---- Data to examine

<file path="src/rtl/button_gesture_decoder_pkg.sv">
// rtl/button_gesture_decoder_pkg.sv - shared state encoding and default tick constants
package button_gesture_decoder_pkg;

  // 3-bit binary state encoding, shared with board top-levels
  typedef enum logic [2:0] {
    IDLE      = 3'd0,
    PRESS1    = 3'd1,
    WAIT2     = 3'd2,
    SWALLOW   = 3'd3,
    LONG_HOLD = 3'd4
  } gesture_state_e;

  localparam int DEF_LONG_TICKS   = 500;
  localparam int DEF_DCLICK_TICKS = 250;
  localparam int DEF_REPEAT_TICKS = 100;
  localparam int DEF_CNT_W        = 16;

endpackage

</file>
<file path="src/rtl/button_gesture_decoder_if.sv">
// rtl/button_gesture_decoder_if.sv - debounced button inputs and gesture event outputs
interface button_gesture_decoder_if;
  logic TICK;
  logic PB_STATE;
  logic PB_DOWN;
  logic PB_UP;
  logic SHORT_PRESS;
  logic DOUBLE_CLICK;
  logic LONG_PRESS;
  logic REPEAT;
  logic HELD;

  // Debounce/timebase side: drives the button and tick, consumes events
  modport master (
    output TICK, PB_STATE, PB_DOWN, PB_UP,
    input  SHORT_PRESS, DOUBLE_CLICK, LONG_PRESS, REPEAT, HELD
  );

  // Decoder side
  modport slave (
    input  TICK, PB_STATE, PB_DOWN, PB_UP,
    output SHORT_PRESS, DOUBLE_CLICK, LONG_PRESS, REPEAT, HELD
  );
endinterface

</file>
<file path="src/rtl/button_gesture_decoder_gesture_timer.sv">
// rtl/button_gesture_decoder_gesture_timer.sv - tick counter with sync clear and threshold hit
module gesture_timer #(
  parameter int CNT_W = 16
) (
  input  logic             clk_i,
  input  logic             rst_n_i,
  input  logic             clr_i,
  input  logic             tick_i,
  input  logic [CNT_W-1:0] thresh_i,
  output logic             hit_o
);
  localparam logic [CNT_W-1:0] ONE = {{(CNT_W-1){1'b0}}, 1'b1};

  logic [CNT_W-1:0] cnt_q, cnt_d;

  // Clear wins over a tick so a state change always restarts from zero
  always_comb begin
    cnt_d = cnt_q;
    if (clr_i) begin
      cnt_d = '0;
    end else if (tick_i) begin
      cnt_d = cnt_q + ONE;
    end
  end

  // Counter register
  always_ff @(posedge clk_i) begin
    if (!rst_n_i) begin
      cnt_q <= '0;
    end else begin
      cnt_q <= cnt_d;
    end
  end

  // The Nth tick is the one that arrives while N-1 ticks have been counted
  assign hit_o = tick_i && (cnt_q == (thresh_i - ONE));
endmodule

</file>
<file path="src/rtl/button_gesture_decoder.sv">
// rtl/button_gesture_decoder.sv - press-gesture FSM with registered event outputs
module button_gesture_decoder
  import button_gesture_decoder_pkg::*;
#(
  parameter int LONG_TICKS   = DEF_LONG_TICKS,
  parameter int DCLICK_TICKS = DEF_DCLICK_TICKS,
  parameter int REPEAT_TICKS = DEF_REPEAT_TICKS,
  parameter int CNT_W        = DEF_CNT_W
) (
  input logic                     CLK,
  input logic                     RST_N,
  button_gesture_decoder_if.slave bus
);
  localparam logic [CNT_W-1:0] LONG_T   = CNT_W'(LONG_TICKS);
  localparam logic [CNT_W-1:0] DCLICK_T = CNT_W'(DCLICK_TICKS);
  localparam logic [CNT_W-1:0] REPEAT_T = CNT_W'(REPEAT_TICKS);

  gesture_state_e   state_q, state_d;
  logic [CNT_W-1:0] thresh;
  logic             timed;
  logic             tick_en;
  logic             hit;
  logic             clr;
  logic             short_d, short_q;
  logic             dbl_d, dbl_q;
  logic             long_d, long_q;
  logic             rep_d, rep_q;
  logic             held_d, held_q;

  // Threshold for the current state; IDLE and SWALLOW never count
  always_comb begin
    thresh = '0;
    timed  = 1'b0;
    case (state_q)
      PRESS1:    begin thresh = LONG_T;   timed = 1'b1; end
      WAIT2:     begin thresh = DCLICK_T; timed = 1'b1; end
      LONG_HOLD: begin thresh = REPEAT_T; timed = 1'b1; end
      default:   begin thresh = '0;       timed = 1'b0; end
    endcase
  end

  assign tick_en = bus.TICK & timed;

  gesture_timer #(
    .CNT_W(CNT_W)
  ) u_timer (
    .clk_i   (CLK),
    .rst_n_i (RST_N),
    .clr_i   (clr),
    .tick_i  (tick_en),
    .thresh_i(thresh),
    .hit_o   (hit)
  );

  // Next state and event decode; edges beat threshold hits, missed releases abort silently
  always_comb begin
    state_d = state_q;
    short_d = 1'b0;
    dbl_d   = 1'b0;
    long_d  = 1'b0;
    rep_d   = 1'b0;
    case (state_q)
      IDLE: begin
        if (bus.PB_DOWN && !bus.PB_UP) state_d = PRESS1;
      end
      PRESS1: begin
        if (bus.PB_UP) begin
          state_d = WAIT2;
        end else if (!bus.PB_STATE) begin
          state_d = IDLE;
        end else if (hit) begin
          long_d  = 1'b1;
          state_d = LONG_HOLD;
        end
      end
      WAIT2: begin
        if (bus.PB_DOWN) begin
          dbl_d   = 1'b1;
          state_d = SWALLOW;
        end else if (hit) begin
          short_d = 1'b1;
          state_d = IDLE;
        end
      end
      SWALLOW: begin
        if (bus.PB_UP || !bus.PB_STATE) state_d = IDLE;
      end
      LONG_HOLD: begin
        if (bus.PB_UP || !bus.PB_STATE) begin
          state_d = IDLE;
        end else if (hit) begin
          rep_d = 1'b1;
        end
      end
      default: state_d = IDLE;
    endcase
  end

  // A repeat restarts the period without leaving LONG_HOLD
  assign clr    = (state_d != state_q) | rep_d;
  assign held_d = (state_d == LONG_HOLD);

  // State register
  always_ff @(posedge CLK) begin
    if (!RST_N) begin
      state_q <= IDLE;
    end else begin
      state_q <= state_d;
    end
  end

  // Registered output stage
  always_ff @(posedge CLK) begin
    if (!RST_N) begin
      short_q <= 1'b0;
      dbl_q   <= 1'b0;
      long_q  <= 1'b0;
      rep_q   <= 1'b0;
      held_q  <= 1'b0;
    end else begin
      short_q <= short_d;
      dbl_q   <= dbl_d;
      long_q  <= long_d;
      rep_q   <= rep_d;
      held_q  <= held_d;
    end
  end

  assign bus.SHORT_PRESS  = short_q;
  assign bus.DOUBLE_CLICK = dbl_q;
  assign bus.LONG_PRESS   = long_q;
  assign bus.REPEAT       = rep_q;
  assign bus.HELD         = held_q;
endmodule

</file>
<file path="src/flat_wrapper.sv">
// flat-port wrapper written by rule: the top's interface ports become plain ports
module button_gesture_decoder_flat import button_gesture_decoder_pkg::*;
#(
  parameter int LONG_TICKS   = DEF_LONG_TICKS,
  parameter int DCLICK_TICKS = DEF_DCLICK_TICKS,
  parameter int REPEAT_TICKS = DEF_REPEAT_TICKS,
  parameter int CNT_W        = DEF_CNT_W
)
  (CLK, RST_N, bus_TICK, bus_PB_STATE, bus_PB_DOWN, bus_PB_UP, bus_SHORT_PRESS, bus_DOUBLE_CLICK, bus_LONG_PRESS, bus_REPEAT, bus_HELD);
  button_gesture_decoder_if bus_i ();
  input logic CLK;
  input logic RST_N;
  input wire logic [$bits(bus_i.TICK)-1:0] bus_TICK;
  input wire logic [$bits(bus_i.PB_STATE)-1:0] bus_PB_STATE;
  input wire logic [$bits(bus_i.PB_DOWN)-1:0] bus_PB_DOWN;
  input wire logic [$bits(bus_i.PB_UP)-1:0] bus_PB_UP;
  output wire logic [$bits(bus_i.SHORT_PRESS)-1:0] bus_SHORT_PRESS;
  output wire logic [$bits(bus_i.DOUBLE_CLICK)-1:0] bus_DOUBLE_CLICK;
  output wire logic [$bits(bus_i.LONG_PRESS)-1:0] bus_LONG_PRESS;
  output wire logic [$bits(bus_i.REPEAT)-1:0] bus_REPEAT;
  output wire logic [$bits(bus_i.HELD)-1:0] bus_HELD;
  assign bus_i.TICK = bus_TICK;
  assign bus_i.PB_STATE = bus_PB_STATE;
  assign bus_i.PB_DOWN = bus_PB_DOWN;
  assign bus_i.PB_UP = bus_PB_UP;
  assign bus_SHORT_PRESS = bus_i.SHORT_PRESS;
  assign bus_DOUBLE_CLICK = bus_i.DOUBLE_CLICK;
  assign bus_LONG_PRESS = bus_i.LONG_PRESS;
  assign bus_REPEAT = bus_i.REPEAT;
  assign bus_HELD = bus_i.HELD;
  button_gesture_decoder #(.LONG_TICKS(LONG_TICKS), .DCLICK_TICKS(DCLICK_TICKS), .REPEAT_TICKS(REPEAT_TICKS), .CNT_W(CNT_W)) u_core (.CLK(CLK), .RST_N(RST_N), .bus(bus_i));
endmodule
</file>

--------

Problem description:
Show the lines above that have the word "wire".

Written response:
  input wire logic [$bits(bus_i.TICK)-1:0] bus_TICK;
  input wire logic [$bits(bus_i.PB_STATE)-1:0] bus_PB_STATE;
  input wire logic [$bits(bus_i.PB_DOWN)-1:0] bus_PB_DOWN;
  input wire logic [$bits(bus_i.PB_UP)-1:0] bus_PB_UP;
  output wire logic [$bits(bus_i.SHORT_PRESS)-1:0] bus_SHORT_PRESS;
  output wire logic [$bits(bus_i.DOUBLE_CLICK)-1:0] bus_DOUBLE_CLICK;
  output wire logic [$bits(bus_i.LONG_PRESS)-1:0] bus_LONG_PRESS;
  output wire logic [$bits(bus_i.REPEAT)-1:0] bus_REPEAT;
  output wire logic [$bits(bus_i.HELD)-1:0] bus_HELD;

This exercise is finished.